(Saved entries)

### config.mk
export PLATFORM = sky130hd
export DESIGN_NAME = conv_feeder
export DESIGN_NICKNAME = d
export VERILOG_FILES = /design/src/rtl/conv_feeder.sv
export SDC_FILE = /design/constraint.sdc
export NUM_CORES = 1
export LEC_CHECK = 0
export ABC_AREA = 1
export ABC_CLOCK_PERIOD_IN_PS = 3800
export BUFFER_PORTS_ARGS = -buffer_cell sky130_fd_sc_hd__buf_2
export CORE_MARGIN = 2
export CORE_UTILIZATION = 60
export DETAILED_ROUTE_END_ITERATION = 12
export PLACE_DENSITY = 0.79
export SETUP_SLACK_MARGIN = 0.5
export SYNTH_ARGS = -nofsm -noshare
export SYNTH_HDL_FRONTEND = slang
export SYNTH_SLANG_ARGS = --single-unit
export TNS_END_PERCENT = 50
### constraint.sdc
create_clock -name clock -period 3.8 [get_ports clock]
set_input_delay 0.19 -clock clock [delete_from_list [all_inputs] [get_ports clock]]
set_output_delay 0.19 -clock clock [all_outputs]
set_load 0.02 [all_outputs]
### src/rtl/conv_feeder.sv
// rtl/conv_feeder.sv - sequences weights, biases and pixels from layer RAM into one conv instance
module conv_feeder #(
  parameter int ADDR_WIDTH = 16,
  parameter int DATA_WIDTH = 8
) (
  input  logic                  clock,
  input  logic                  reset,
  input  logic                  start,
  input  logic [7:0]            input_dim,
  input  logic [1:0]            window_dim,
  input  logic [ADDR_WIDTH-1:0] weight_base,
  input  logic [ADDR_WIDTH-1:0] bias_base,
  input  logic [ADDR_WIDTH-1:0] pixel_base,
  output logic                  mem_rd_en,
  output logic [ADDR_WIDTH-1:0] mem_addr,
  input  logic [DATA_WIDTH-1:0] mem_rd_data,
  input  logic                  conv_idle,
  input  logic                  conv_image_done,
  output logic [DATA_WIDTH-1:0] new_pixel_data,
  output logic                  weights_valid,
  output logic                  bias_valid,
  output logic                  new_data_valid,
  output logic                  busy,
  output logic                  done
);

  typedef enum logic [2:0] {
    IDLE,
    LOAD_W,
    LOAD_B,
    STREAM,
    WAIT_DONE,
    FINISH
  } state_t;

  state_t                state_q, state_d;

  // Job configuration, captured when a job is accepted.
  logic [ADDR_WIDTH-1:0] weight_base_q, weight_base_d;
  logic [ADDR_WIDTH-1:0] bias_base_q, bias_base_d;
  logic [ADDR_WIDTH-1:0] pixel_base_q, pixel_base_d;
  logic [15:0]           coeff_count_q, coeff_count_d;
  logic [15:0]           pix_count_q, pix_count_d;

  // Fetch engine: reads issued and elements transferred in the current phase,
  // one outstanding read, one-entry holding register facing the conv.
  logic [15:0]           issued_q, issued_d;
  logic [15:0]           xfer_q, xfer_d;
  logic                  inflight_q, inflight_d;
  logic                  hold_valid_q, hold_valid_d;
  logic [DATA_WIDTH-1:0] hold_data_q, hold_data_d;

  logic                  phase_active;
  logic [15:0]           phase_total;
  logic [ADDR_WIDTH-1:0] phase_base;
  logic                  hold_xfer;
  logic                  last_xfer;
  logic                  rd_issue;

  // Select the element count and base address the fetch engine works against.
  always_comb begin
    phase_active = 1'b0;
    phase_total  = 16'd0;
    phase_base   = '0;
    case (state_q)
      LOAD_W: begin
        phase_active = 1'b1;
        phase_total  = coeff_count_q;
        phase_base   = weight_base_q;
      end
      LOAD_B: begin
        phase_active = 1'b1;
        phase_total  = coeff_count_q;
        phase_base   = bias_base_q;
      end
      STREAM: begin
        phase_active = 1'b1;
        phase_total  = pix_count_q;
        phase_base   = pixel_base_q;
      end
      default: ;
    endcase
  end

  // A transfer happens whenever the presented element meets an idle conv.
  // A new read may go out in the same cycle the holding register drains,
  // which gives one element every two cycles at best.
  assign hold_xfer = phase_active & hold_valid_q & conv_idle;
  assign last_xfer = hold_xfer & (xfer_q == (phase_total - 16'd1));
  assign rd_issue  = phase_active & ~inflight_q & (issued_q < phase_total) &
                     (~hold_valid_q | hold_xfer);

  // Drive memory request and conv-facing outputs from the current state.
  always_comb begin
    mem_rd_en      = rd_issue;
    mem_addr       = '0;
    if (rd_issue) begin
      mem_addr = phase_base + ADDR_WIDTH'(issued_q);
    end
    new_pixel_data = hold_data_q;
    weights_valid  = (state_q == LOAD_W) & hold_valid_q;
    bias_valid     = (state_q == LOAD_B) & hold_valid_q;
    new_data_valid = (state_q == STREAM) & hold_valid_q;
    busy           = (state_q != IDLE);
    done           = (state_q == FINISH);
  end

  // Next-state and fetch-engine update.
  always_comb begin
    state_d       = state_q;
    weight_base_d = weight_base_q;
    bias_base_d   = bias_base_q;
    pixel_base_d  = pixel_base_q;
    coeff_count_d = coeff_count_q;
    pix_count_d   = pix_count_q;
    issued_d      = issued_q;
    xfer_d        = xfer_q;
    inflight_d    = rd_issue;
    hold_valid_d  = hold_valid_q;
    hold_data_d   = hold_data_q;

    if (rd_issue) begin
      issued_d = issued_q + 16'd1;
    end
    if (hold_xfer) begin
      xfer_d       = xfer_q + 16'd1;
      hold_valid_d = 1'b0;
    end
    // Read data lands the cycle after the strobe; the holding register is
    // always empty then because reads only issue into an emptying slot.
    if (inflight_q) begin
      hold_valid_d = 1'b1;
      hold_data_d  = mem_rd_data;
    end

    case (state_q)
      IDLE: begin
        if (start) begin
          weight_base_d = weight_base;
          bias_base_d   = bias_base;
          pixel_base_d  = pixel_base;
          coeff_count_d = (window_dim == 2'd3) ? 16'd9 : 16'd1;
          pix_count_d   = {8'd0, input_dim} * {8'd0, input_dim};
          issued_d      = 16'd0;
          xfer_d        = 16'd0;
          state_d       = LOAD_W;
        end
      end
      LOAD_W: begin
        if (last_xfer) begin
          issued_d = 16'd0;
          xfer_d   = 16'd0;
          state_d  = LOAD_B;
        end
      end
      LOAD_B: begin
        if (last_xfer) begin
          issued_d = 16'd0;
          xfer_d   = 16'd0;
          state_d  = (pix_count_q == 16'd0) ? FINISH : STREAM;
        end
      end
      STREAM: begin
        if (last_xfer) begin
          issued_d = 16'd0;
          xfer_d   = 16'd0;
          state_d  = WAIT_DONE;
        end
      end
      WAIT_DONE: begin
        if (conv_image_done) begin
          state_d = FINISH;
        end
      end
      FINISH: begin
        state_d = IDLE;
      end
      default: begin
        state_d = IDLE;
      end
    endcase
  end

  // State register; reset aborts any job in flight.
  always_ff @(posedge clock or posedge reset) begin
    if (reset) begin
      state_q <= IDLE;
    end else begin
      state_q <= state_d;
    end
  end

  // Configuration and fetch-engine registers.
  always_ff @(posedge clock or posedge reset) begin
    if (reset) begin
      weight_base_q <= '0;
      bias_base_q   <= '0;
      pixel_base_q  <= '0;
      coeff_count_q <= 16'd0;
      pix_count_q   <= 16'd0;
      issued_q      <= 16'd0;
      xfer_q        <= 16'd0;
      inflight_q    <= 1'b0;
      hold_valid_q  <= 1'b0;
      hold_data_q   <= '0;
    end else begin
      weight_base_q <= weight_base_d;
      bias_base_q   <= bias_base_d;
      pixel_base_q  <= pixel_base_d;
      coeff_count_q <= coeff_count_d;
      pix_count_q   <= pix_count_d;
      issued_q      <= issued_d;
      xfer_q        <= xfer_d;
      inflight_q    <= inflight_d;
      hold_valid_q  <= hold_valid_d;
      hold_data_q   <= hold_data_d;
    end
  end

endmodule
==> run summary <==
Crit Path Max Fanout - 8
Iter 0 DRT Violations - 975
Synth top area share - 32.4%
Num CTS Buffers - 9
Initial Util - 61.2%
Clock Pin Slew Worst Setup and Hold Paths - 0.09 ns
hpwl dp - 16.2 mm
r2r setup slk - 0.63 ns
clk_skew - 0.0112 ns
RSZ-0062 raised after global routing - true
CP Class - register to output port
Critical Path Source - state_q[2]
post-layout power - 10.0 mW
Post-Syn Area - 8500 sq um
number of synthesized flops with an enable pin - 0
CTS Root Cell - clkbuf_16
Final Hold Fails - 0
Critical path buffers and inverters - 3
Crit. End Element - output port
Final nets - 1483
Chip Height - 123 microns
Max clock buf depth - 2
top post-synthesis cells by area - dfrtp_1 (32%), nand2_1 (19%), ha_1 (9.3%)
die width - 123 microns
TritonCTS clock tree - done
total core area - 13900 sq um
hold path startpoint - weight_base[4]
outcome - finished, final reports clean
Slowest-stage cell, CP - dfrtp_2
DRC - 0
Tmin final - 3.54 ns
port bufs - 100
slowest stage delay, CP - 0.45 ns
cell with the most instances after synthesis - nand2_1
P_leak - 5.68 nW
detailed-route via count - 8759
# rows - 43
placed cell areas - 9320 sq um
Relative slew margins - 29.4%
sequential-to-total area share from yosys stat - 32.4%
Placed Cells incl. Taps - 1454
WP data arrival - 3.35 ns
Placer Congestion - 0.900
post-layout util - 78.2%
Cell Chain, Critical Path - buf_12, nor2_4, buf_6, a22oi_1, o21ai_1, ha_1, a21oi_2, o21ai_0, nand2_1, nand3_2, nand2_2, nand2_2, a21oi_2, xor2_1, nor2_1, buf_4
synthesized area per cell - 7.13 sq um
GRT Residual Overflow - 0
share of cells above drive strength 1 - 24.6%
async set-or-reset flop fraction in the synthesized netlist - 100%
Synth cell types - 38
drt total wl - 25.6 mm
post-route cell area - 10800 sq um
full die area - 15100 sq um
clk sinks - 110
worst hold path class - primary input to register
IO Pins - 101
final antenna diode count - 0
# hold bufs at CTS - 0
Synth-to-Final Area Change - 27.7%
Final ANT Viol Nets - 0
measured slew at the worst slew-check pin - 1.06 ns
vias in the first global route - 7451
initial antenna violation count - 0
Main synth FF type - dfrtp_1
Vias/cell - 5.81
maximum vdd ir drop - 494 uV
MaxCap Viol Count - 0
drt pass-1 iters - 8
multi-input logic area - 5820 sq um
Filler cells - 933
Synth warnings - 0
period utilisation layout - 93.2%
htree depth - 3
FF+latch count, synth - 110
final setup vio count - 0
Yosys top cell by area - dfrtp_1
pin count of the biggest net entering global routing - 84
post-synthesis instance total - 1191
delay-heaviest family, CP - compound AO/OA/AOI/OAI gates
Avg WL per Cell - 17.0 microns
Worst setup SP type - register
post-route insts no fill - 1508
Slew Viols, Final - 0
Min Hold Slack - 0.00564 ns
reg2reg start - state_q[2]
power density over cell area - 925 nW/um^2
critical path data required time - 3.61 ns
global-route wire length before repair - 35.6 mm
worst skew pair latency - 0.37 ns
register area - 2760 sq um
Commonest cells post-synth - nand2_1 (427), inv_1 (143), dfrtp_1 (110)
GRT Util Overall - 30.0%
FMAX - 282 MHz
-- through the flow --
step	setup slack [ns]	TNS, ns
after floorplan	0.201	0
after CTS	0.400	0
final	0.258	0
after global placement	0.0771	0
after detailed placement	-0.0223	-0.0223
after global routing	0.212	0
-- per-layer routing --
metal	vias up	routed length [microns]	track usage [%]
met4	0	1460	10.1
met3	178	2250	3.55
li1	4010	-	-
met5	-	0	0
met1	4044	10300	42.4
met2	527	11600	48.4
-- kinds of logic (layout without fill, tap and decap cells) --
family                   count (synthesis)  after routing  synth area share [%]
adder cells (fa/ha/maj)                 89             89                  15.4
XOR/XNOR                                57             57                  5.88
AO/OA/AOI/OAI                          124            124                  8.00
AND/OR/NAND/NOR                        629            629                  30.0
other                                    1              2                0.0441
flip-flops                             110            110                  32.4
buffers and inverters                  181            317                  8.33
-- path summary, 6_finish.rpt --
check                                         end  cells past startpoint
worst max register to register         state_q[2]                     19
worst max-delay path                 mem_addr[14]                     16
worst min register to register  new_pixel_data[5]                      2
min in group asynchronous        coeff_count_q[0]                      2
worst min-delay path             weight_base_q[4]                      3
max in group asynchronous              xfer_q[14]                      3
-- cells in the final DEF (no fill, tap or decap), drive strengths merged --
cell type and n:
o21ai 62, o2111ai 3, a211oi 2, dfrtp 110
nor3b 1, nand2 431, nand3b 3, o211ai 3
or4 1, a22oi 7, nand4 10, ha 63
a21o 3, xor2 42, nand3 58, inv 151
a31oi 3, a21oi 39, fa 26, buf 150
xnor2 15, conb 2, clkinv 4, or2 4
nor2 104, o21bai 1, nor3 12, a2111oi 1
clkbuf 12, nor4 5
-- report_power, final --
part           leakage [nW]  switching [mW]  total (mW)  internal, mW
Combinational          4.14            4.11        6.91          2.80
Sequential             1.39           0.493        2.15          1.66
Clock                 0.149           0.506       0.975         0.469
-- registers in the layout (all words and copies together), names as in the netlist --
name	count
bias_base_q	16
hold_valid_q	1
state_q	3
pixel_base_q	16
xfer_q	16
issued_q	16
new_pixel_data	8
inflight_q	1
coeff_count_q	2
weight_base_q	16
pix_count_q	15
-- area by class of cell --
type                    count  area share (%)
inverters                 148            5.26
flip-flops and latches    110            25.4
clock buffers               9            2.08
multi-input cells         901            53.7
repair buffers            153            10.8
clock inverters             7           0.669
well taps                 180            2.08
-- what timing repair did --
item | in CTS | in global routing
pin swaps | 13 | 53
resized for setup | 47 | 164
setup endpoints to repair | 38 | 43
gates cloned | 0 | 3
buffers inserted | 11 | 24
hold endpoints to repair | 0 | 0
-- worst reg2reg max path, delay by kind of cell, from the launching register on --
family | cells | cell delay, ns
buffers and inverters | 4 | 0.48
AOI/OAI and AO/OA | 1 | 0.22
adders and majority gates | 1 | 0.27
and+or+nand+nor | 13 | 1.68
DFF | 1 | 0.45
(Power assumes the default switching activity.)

WORK INSTRUCTION: Across the entries above, state how many lines include the string "into", with no other text.

SOLUTION TO THIS PROBLEM: 2